→ ACTIVITY: Show all lines of the listing that hold the word "constants".

→ EXERCISE DATA:
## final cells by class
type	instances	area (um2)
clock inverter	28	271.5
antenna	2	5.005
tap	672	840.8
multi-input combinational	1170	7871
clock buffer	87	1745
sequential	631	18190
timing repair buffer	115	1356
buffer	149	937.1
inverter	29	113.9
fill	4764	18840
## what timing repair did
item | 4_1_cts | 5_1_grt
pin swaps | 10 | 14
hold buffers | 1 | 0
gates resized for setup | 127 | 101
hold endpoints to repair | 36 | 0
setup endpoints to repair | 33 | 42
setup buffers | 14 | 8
===== src/rtl/osc_pkg.sv =====
// osc_pkg: 16Q.16N oscillator constants shared by the increment calculator and the phase accumulator.
package osc_pkg;
    localparam int          PH_W         = 32;
    localparam int          SYN_CLK_RATE = 1000000;
    localparam logic [31:0] PIX2         = 32'h0006_487E;
    localparam logic [31:0] PI           = 32'h0003_243F;
    localparam logic [31:0] HALFPI       = 32'h0001_921F;
    localparam logic [15:0] INV_HALFPI   = 16'hA2FA;

    typedef logic [PH_W-1:0] phase_t;

    // Quarter-wave table entry, sampled at bin centres; evaluated only at elaboration.
    function automatic logic [15:0] quarter_sine(input int a, input int aw);
        real x, t, s;
        x = (real'(a) + 0.5) * 3.141592653589793 / real'(2 << aw);
        t = x;
        s = 0.0;
        for (int k = 1; k < 12; k++) begin
            s = s + t;
            t = -t * x * x / real'((2 * k) * (2 * k + 1));
        end
        return 16'(int'(32767.0 * s));
    endfunction
endpackage


===== src/rtl/sine_quarter_rom.sv =====
// sine_quarter_rom: registered-read quarter-wave sine table, 2**LUT_AW entries of 0..32767.
module sine_quarter_rom
    import osc_pkg::*;
#(
    parameter int LUT_AW = 8
) (
    input  logic              clk,
    input  logic              rst,
    input  logic              ce,
    input  logic [LUT_AW-1:0] addr,
    output logic [15:0]       data
);
    logic [15:0] lut [2**LUT_AW];

    for (genvar i = 0; i < 2**LUT_AW; i++) begin : g_rom
        localparam logic [15:0] V = quarter_sine(i, LUT_AW);
        assign lut[i] = V;
    end

    always_ff @(posedge clk) begin
        if (rst)
            data <= '0;
        else if (ce)
            data <= lut[addr];
    end
endmodule
--- src/rtl/traffic_light_gen_pkg.sv ---
// rtl/traffic_light_gen_pkg.sv - shared types and constants for the traffic-light generator
// Package tl_pkg:
//   TIMER_W          width of the shared phase timer
//   *_T_DEF          default phase lengths in clock cycles
//   tl_state_t       state encoding, also driven out on the phase port
//   tl_successor()   normal-sequence successor RED -> GREEN -> YELLOW -> RED
package tl_pkg;

    localparam int TIMER_W        = 6;
    localparam int RED_T_DEF      = 20;
    localparam int GREEN_T_DEF    = 35;
    localparam int YELLOW_T_DEF   = 7;
    localparam int FLASH_HALF_DEF = 2;

    typedef enum logic [2:0] {
        RED    = 3'd0,
        GREEN  = 3'd1,
        YELLOW = 3'd2,
        FLASH  = 3'd3
    } tl_state_t;

    function automatic tl_state_t tl_successor(input tl_state_t s);
        case (s)
            RED:     return GREEN;
            GREEN:   return YELLOW;
            default: return RED;
        endcase
    endfunction

endpackage

--- src/rtl/traffic_light_gen_if.sv ---
// rtl/traffic_light_gen_if.sv - control and lamp/status bundle of the traffic-light generator
// Signals:
//   enable, alarm, inject            controls toward the generator
//   green, yellow, red               lamp outputs
//   phase, timer, phase_done         state, remaining-cycles-minus-one, advance strobe
// Modports: master drives controls and observes lamps; slave is the generator side.
interface traffic_light_gen_if;

    logic                       enable;
    logic                       alarm;
    logic                       inject;
    logic                       green;
    logic                       yellow;
    logic                       red;
    logic [2:0]                 phase;
    logic [tl_pkg::TIMER_W-1:0] timer;
    logic                       phase_done;

    modport master (
        output enable, alarm, inject,
        input  green, yellow, red, phase, timer, phase_done
    );

    modport slave (
        input  enable, alarm, inject,
        output green, yellow, red, phase, timer, phase_done
    );

endinterface

--- src/rtl/traffic_light_gen_timer.sv ---
// rtl/traffic_light_gen_timer.sv - loadable 6-bit down-counter shared by all light phases
// Ports:
//   clock, reset_n   clock and asynchronous active-low reset (count returns to RST_VAL)
//   load, load_val   load has priority over counting
//   cnt_en           decrement by one when not loading
//   count, zero      current value and count==0 flag
module tl_timer
    import tl_pkg::*;
#(
    parameter logic [TIMER_W-1:0] RST_VAL = '0
) (
    input  logic               clock,
    input  logic               reset_n,
    input  logic               load,
    input  logic [TIMER_W-1:0] load_val,
    input  logic               cnt_en,
    output logic [TIMER_W-1:0] count,
    output logic               zero
);

    always_ff @(posedge clock or negedge reset_n) begin
        if (!reset_n) begin
            count <= RST_VAL;
        end else if (load) begin
            count <= load_val;
        end else if (cnt_en) begin
            count <= count - 1'b1;
        end
    end

    assign zero = (count == '0);

endmodule

--- src/rtl/traffic_light_gen.sv ---
// rtl/traffic_light_gen.sv - RED/GREEN/YELLOW sequence generator with flashing-yellow alarm mode
// Ports:
//   clock, reset_n   clock and asynchronous active-low reset
//   bus (slave)      enable/alarm/inject in; green/yellow/red, phase, timer, phase_done out
// Parameters: RED_T, GREEN_T, YELLOW_T, FLASH_HALF, each 1..63 cycles.
// Macro TL_FAULT_INJECT_EN: when defined, inject in GREEN jumps straight to RED.
module traffic_light_gen
    import tl_pkg::*;
#(
    parameter int RED_T      = RED_T_DEF,
    parameter int GREEN_T    = GREEN_T_DEF,
    parameter int YELLOW_T   = YELLOW_T_DEF,
    parameter int FLASH_HALF = FLASH_HALF_DEF
) (
    input  logic                 clock,
    input  logic                 reset_n,
    traffic_light_gen_if.slave   bus
);

    if (RED_T < 1 || RED_T > 63 || GREEN_T < 1 || GREEN_T > 63 ||
        YELLOW_T < 1 || YELLOW_T > 63 || FLASH_HALF < 1 || FLASH_HALF > 63) begin : g_bad_param
        $error("traffic_light_gen: phase length parameter outside 1..63");
    end

    localparam logic [TIMER_W-1:0] RED_LD    = TIMER_W'(RED_T - 1);
    localparam logic [TIMER_W-1:0] GREEN_LD  = TIMER_W'(GREEN_T - 1);
    localparam logic [TIMER_W-1:0] YELLOW_LD = TIMER_W'(YELLOW_T - 1);
    localparam logic [TIMER_W-1:0] FLASH_LD  = TIMER_W'(FLASH_HALF - 1);

    tl_state_t          state, state_nxt;
    logic               flash, flash_nxt;
    logic               load, cnt_en, zero;
    logic [TIMER_W-1:0] load_val, count;
    logic               normal;
    logic               inject_hit;

    tl_timer #(.RST_VAL(RED_LD)) u_timer (
        .clock    (clock),
        .reset_n  (reset_n),
        .load     (load),
        .load_val (load_val),
        .cnt_en   (cnt_en),
        .count    (count),
        .zero     (zero)
    );

`ifdef TL_FAULT_INJECT_EN
    assign inject_hit = bus.inject && (state == GREEN);
`else
    logic unused_inject;
    assign unused_inject = bus.inject;
    assign inject_hit    = 1'b0;
`endif

    assign normal = (state == RED) || (state == GREEN) || (state == YELLOW);

    function automatic logic [TIMER_W-1:0] phase_len(input tl_state_t s);
        case (s)
            GREEN:   return GREEN_LD;
            YELLOW:  return YELLOW_LD;
            default: return RED_LD;
        endcase
    endfunction

    // Next-state and timer control, priority alarm > inject > timeout.
    // The FLASH half-period timer runs regardless of enable.
    always_comb begin
        state_nxt = state;
        flash_nxt = flash;
        load      = 1'b0;
        load_val  = count;
        cnt_en    = 1'b0;
        if (bus.alarm) begin
            state_nxt = FLASH;
            if (state != FLASH) begin
                flash_nxt = 1'b1;
                load      = 1'b1;
                load_val  = FLASH_LD;
            end else if (zero) begin
                flash_nxt = ~flash;
                load      = 1'b1;
                load_val  = FLASH_LD;
            end else begin
                cnt_en = 1'b1;
            end
        end else if (!normal || inject_hit) begin
            // FLASH exit, injected GREEN->RED skip, and unreachable encodings all land in RED.
            state_nxt = RED;
            flash_nxt = 1'b0;
            load      = 1'b1;
            load_val  = RED_LD;
        end else if (bus.enable) begin
            if (zero) begin
                state_nxt = tl_successor(state);
                load      = 1'b1;
                load_val  = phase_len(tl_successor(state));
            end else begin
                cnt_en = 1'b1;
            end
        end
    end

    always_ff @(posedge clock or negedge reset_n) begin
        if (!reset_n) begin
            state <= RED;
            flash <= 1'b0;
        end else begin
            state <= state_nxt;
            flash <= flash_nxt;
        end
    end

    assign bus.red        = (state == RED);
    assign bus.green      = (state == GREEN);
    assign bus.yellow     = (state == YELLOW) || ((state == FLASH) && flash);
    assign bus.phase      = state;
    assign bus.timer      = count;
    assign bus.phase_done = zero && bus.enable && normal && !bus.alarm && !inject_hit;

endmodule

--- src/flat_wrapper.sv ---
// flat-port wrapper written by rule: the top's interface ports become plain ports
module traffic_light_gen_flat import tl_pkg::*;
#(
    parameter int RED_T      = RED_T_DEF,
    parameter int GREEN_T    = GREEN_T_DEF,
    parameter int YELLOW_T   = YELLOW_T_DEF,
    parameter int FLASH_HALF = FLASH_HALF_DEF
)
  (clock, reset_n, bus_enable, bus_alarm, bus_inject, bus_green, bus_yellow, bus_red, bus_phase, bus_timer, bus_phase_done);
  traffic_light_gen_if bus_i ();
  input  logic clock;
  input  logic reset_n;
  input wire logic [$bits(bus_i.enable)-1:0] bus_enable;
  input wire logic [$bits(bus_i.alarm)-1:0] bus_alarm;
  input wire logic [$bits(bus_i.inject)-1:0] bus_inject;
  output wire logic [$bits(bus_i.green)-1:0] bus_green;
  output wire logic [$bits(bus_i.yellow)-1:0] bus_yellow;
  output wire logic [$bits(bus_i.red)-1:0] bus_red;
  output wire logic [$bits(bus_i.phase)-1:0] bus_phase;
  output wire logic [$bits(bus_i.timer)-1:0] bus_timer;
  output wire logic [$bits(bus_i.phase_done)-1:0] bus_phase_done;
  assign bus_i.enable = bus_enable;
  assign bus_i.alarm = bus_alarm;
  assign bus_i.inject = bus_inject;
  assign bus_green = bus_i.green;
  assign bus_yellow = bus_i.yellow;
  assign bus_red = bus_i.red;
  assign bus_phase = bus_i.phase;
  assign bus_timer = bus_i.timer;
  assign bus_phase_done = bus_i.phase_done;
  traffic_light_gen #(.RED_T(RED_T), .GREEN_T(GREEN_T), .YELLOW_T(YELLOW_T), .FLASH_HALF(FLASH_HALF)) u_core (.clock(clock), .reset_n(reset_n), .bus(bus_i));
endmodule
--- config.mk ---
export PLATFORM = sky130hd
export DESIGN_NAME = traffic_light_gen_flat
export DESIGN_NICKNAME = d
export VERILOG_FILES = /design/src/rtl/traffic_light_gen_pkg.sv /design/src/rtl/traffic_light_gen_if.sv /design/src/rtl/traffic_light_gen_timer.sv /design/src/rtl/traffic_light_gen.sv /design/src/flat_wrapper.sv
export SDC_FILE = /design/constraint.sdc
export NUM_CORES = 1
export LEC_CHECK = 0
export ABC_AREA = 1
export BUFFER_PORTS_ARGS = -buffer_cell sky130_fd_sc_hd__buf_4
export CAP_MARGIN = 20
export CORE_AREA = 3 3 40 42
export CTS_CLUSTER_SIZE = 8
export DETAILED_ROUTE_END_ITERATION = 10
export DIE_AREA = 0 0 43 45
export HOLD_SLACK_MARGIN = 0.03
export PLACE_DENSITY_LB_ADDON = 0.3
export SYNTH_ARGS = -nofsm -noshare
export SYNTH_HDL_FRONTEND = slang
export SYNTH_SLANG_ARGS = --single-unit
--- constraint.sdc ---
create_clock -name clock -period 1.6 [get_ports clock]
set_input_delay 0.32 -clock clock [delete_from_list [all_inputs] [get_ports clock]]
set_output_delay 0.32 -clock clock [all_outputs]
set_load 0.02 [all_outputs]
==> Word-level counts from Yosys, hierarchy flattened <==
Cells that the tools add are included.
{ "word_totals": {"reg_bits": 10, "inputBits": 5, "output_inout_bits": 13, "elab_cells": 62} }
{ "op_classes": {"add_sub_neg": 1, "eq_ne": 13, "n_mux": 30, "n_bitwise": 1, "n_reduce_logical": 14} }
{ "op_table": {"columns": ["cell", "n"], "rows": [
  ["$mux 6", 8],
  ["$mux 3", 6],
  ["$mux 1", 14],
  ["$ne 4x4->1 const B", 3],
  ["$pmux 6 s2", 1],
  ["$eq 3x2->1 const B", 3],
  ["$eq 3x1->1 const B", 2],
  ["$logic_not 6->1", 1],
  ["$ne 3x2->1 const B", 2],
  ["$sub 6x1->6 const B", 1],
  ["$logic_and 1x1->1", 4],
  ["$pmux 2 s2", 1],
  ["$reduce_and 2->1", 2],
  ["$reduce_and 4->1", 1],
  ["$logic_not 3->1", 1],
  ["$logic_or 1x1->1", 3],
  ["$ne 3x1->1 const B", 1],
  ["$ne 3x3->1 const B", 1],
  ["$ne 2x2->1 const B", 1],
  ["$reduce_bool 2->1", 1],
  ["$logic_not 1->1", 1],
  ["$not 1->1", 1]
]} }

==> Logic depth before layout (Yosys ltp) <==
Gate-level depths: netlist of the first run.
{ "depth": {"ltp_word": 13, "ltp_mapped": 9, "ltp_nobuf": 9} }

==> By module <==
A second synthesis of the first run with hierarchy kept.
{ "hier_totals": {"cells_unflattened": 102, "area_unflattened_um2": 719.4} }
{ "modules_own_cells": {"columns": ["module", "instances", "cells_per_inst", "area_each_um2", "seq_area_each_um2"], "rows": [
  ["tl_timer", 1, 51, 401.6, 153.9],
  ["traffic_light_gen", 1, 51, 317.8, 75.1]
]} }

==> Worst setup path after synthesis of the first run <==
Ideal clock, no wire load.
{ "synth_path": {"path_kind": "reg2out", "startpoint": "reg u_core.u_timer.count[0]", "endpoint": "out bus_phase_done", "arrival_ns": 1.244, "t_required_ns": 1.280, "slack_ns": 0.036, "path_stages_with_launch": 5, "n_path_buf": 0, "cell_sequence": "dfstp_2 inv_1 ha_1 nand4_2 nor3_1"} }
{ "synth_between": {"elab_chain_cells": 4} }
{ "synth_rtl": {"columns": ["element", "line_no", "rtl"], "rows": [
  ["from (decl)", "traffic_light_gen_timer.sv:17", "output logic [TIMER_W-1:0] count,"],
  ["from (signal assigned)", "traffic_light_gen_timer.sv:25", "count <= load_val;"],
  ["from (signal assigned)", "traffic_light_gen_timer.sv:27", "count <= count - 1'b1;"],
  ["$logic_not 6->1", "traffic_light_gen_timer.sv:31", "assign zero = (count == '0);"],
  ["$logic_and 1x1->1 (3 in a row)", "traffic_light_gen.sv:118", "assign bus.phase_done = zero && bus.enable && normal && !bus.alarm && !inject_hit;"],
  ["to (decl)", "flat_wrapper.sv:21", "output wire logic [$bits(bus_i.phase_done)-1:0] bus_phase_done;"]
]} }
Every way passes these cells.

==> Worst setup path in the final report of the first run <==
Ends and elaborated chain as after synthesis.

==> metrics.txt, run 1 <==
vias after detailed routing 627; WP data required 1280 ps; top cells by area, synth dfrtp_1, nand2_1, dfstp_2; CP Capture Type output pin; Ports 18; synth cell count leaders nand2_1, inv_1, nand3_1, dfrtp_1, nor2_1; CTS sink cnt 9; worst hold slack 383 ps; count of final max-slew check failures 0; outcome finished, violations left; grt ovf 0; first-pass GRT wire length 2.56 mm; sequential area share after synthesis 0.362; CP Launch Type flip-flop; CTS Buffer Depth 2; fraction of layout cells with a size suffix above 1 0.367; uppermost layer routed met4; Final Critical Period 1620 ps; maximum vdd drop 0.00107 V; std cell rows 13; post-synthesis to final-layout area growth 36.2%; Lkg Pwr 0.000455 µW; R2R setup slack 150 ps; fillcell total 108; initial drt markers 5; pin count of the biggest net entering global routing 12; HP Start bus_alarm; initial antenna violation count 0; hold depth 3; Tot Pwr 1910 µW; Avg Inst Size Synth 7.18 µm²; GRT Resource Usage Total 0.184; reg-to-reg startpoint u_core.u_timer.count[0]; Clock Latency Late Sink 260 ps; Die Width 43 µm; H-tree lvl count 1; #FFs+latches synth 9; Synth Warn # 0; Final Hold Vio Count 0; highest net fanout along the worst path 2; vias in the first global route 593; post-synth top area share 0.238; Num CTS Buffers 3; TritonRoute pass-1 iters 4; DP Wirelength 1.06 mm; DRT antenna net count 0; Die Ht 45 µm; Final Wtd Congestion 0.798; final net count 117; Reg2Reg Depth 10; Gate Count Post-Synth 88; total wire length 1.56 mm; Avg WL per Cell 12.6 µm; HP Class in2reg; Antenna Cells 0; drt via density 5.06; final period utilization 1.01; Peak Freq 0.618 GHz; kind of critical path reg2out; Post-synth EDFFs 0; P per Cell Area 2220 nW/µm²; Clock Tree Root clkbuf_4; RSZ-0062 raised after global routing true; cell area after synthesis 632 µm²; # setup viols final 1; Met2 Wirelength 770 µm; M1 wire length 645 µm; Net Count, Synth 95; failing checks setup timing; Initial Util 0.492; DRC violations left 0; async set-reset flop share out of synthesis 1.00; number of max-cap violations 0; final worst setup slack -18.7 ps; met3 routed WL 86 µm; Arrival @ worst endpoint 1300 ps; skew final 5.05 ps; CTS tree done; clock-pin slew on the worst setup and hold paths 60 ps; die area 1940 µm²; Hold Path Sink u_core.flash; Yosys cell types 23; count leader, synth nand2_1; FF-to-FF End u_core.u_timer.count[1]; dominant cell type by area after synthesis dfrtp_1; top_reg_cell synth dfrtp_1; Core Area 1280 µm²; Port-buffer cells 15
==> layout by cell type, fill, tap and decap left out, types with 3 or more instances in the layout <==
| cell | instances |
|---|---|
| buf_4 | 19 |
| clkbuf_4 | 3 |
| dfrtp_1 | 5 |
| dfstp_2 | 3 |
| inv_1 | 6 |
| inv_2 | 3 |
| nand2_1 | 32 |
| nand2_4 | 3 |
| nand3_1 | 5 |
| nor2_1 | 5 |
| nor2_4 | 3 |
| o21ai_0 | 4 |
==> through the flow <==
stage	TNS (ps)	utilization	cell area, µm²	setup WS, ps	std cells
global placement	0	0.575	739	136	115
floorplan	0	-	632	36.0	88
detailed placement	0	0.575	739	83.0	115
CTS	-32.6	0.645	828	-32.6	123
finish	-18.7	0.670	861	-18.7	124
global route	-83.7	0.670	861	-83.7	124
==> where the power goes <==
group | internal [µW] | switching [µW] | total [µW]
clock | 96.2 | 81.2 | 177
sequential | 361 | 141 | 502
combinational | 507 | 725 | 1230
total | 964 | 947 | 1910
==> cells by family after synthesis <==
family          synth area share
other cells              0.00593
flops                      0.362
buf+inv                   0.0911
simple gates               0.402
compound gates            0.0574
xor+xnor                  0.0416
fa+ha+maj                 0.0396
==> state kept, by name (all words and copies together), names as in the netlist <==
register and cells:
u_core.u_timer.count 6, u_core.flash 1, u_core.bus.phase 2
==> critical path, cell delays in order, from the launching register on <==
cell and delay [ps]:
dfstp_2 540, inv_2 50, ha_4 160, nand4_4 90
nor3_2 40, buf_4 150
==> worst max path at each step <==
stage,slack (ps),startpoint,end,cells after the start
after floorplan,40,u_core.u_timer.count[0],bus_phase_done,4
final,-20,u_core.u_timer.count[0],bus_phase_done,5
after CTS,-30,u_core.u_timer.count[1],bus_phase_done,5
after global placement,140,u_core.u_timer.count[0],u_core.u_timer.count[1],9
after global routing,-80,u_core.u_timer.count[1],bus_phase_done,5
after detailed placement,80,u_core.u_timer.count[0],u_core.u_timer.count[1],9
==> layout make-up <==
| class | count | area, µm² | share of cell area |
|---|---|---|---|
| clock buffers | 4 | 26.3 | 0.0305 |
| inverters | 9 | 33.8 | 0.0392 |
| multi-input cells | 67 | 399 | 0.464 |
| flip-flops and latches | 9 | 230 | 0.267 |
| well taps | 15 | 18.8 | 0.0218 |
| repair buffers | 20 | 153 | 0.177 |
==> layer usage <==
| metal | up-vias | global-route usage |
|---|---|---|
| li1 | 317 | - |
| met1 | 286 | 0.199 |
| met2 | 15 | 0.308 |
| met3 | 9 | 0.0717 |
| met4 | 0 | 0.108 |
| met5 | - | 0 |
==> repair_timing <==
action	in CTS	in global routing
buffers inserted	3	1
endpoints found under the setup margin	1	6
endpoints found under the hold margin	6	0
hold buffers	1	0
pin swaps	2	2
gates resized for setup	8	5
Power figures use the tool's default switching activity.
==> inputs of run 2 (changes only) <==
Settings changed: CORE_AREA 3 3 40 42 to 5 5 42 44, DIE_AREA 0 0 43 45 to 0 0 47 49.
==> run 2 against run 1 <==
- sequential share of layout area increased by 0.35 points
- core utilization shrank 6.4 points
- first-iteration DRC count grew to 4.0 times the previous value
- combinational power barely moved
- via count increased by 1.4%
- largest cell class unchanged
- cell count rose by 1.6%
- die area rose by 19%
- the run still ends with setup timing left
==> metrics.txt, run 2 (synthesized netlist as in run 1, its figures left out) <==
RSZ-0062 raised after global routing true; Clock Latency Late Sink 270 ps (about the same); clock-pin slew on the worst setup and hold paths 60 ps (about the same); Die Ht 49 µm (+8.9%); sequential power share 0.259 (-0.004); skew final 1.00 ps (-4.05 ps); final period utilization 1.02 (+0.00613); failing checks setup timing; Net Sw Power 940 µW (-0.73%); die area 2300 µm² (+19%); vias after detailed routing 636 (+1.4%); DRC violations left 0 (unchanged); post-synthesis to final-layout area growth 34.5%; first-pass GRT wire length 2.62 mm (+2.2%); Avg WL per Cell 12.4 µm (-1.8%); fillcell total 123 (+14%); CP Launch Type flip-flop; Clock Tree Root clkbuf_4; total wire length 1.56 mm (-0.19%); end-of-flow core utilization 0.606 (-0.0637); Num CTS Buffers 3 (unchanged); Core Area 1400 µm² (+9.1%); Port-buffer cells 15 (unchanged); CTS Buffer Depth 2 (unchanged); Final Hold Vio Count 0 (unchanged); most frequent cells in the layout nand2_1, buf_4, nand3_1; H-tree lvl count 1 (unchanged); TritonRoute pass-1 iters 4 (unchanged); Tot Pwr 1910 µW (-0.22%); Placed Area 741 µm² (+0.17%); std cell rows 14 (+1); final net count 118 (+0.85%); Antenna Cells 0 (unchanged); drt via density 5.05 (-0.17%); fraction of layout cells with a size suffix above 1 0.355 (-0.0124); initial drt markers 20 (+15); outcome finished, violations left; final worst setup slack -28.5 ps (-9.81 ps); GRT Resource Usage Total 0.152 (-0.0319); worst hold slack 380 ps (-3.05 ps); clock share of power 0.096 (+0.003); Int Power 967 µW (+0.27%); WP data required 1280 ps (about the same); Peak Freq 0.614 GHz (-0.60%); Ports 18 (unchanged); maximum vdd drop 0.00118 V (+10%); count of final max-slew check failures 0 (unchanged); commonest non-fill, non-tap cell in the layout nand2_1; DP Wirelength 1.06 mm (+0.20%); Lkg Pwr 0.000455 µW (about the same); CTS tree done; Sw Ratio 0.493 (-0.00248); # setup viols final 1 (unchanged); Final Wtd Congestion 0.746 (-6.4%); combinational group share of total power 0.645 (about the same); CTS sink cnt 9 (unchanged); HP Class in2reg; CP Capture Type output pin; max reg flops 6 (unchanged); Arrival @ worst endpoint 1310 ps (about the same); Initial Util 0.451 (-0.0408); initial antenna violation count 0 (unchanged); kind of critical path reg2out; grt ovf 0 (unchanged); highest net fanout along the worst path 2 (unchanged); Reg with most FFs u_core.u_timer.count; final instance area 850 µm² (-1.3%); reg-to-reg startpoint u_core.u_timer.count[1]; pin count of the biggest net entering global routing 12 (unchanged); CP startpoint u_core.u_timer.count[1]; vias in the first global route 627 (+5.7%); Final Critical Period 1630 ps (+9.81 ps); Die Width 47 µm (+9.3%); HP Start bus_alarm; number of max-cap violations 0 (unchanged); DRT antenna net count 0 (unchanged); P per Cell Area 2240 nW/µm² (+1.1%)
## run 2: cell count changes in the layout (fill, tap and decap cells not counted), sizes merged
cell	delta
buf	+1
## run 2: worst paths after layout
kind                       slack (ps)  cells after the start                      end
setup / recovery                  -30                      5           bus_phase_done
hold / removal                    380                      3             u_core.flash
setup reg to reg                  110                     10  u_core.u_timer.count[2]
hold reg to reg                   510                      2  u_core.u_timer.count[4]
max in group asynchronous         980                      2  u_core.u_timer.count[4]
min in group asynchronous         410                      2      u_core.bus.phase[0]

→ ANSWER SECTION:
// osc_pkg: 16Q.16N oscillator constants shared by the increment calculator and the phase accumulator.
// rtl/traffic_light_gen_pkg.sv - shared types and constants for the traffic-light generator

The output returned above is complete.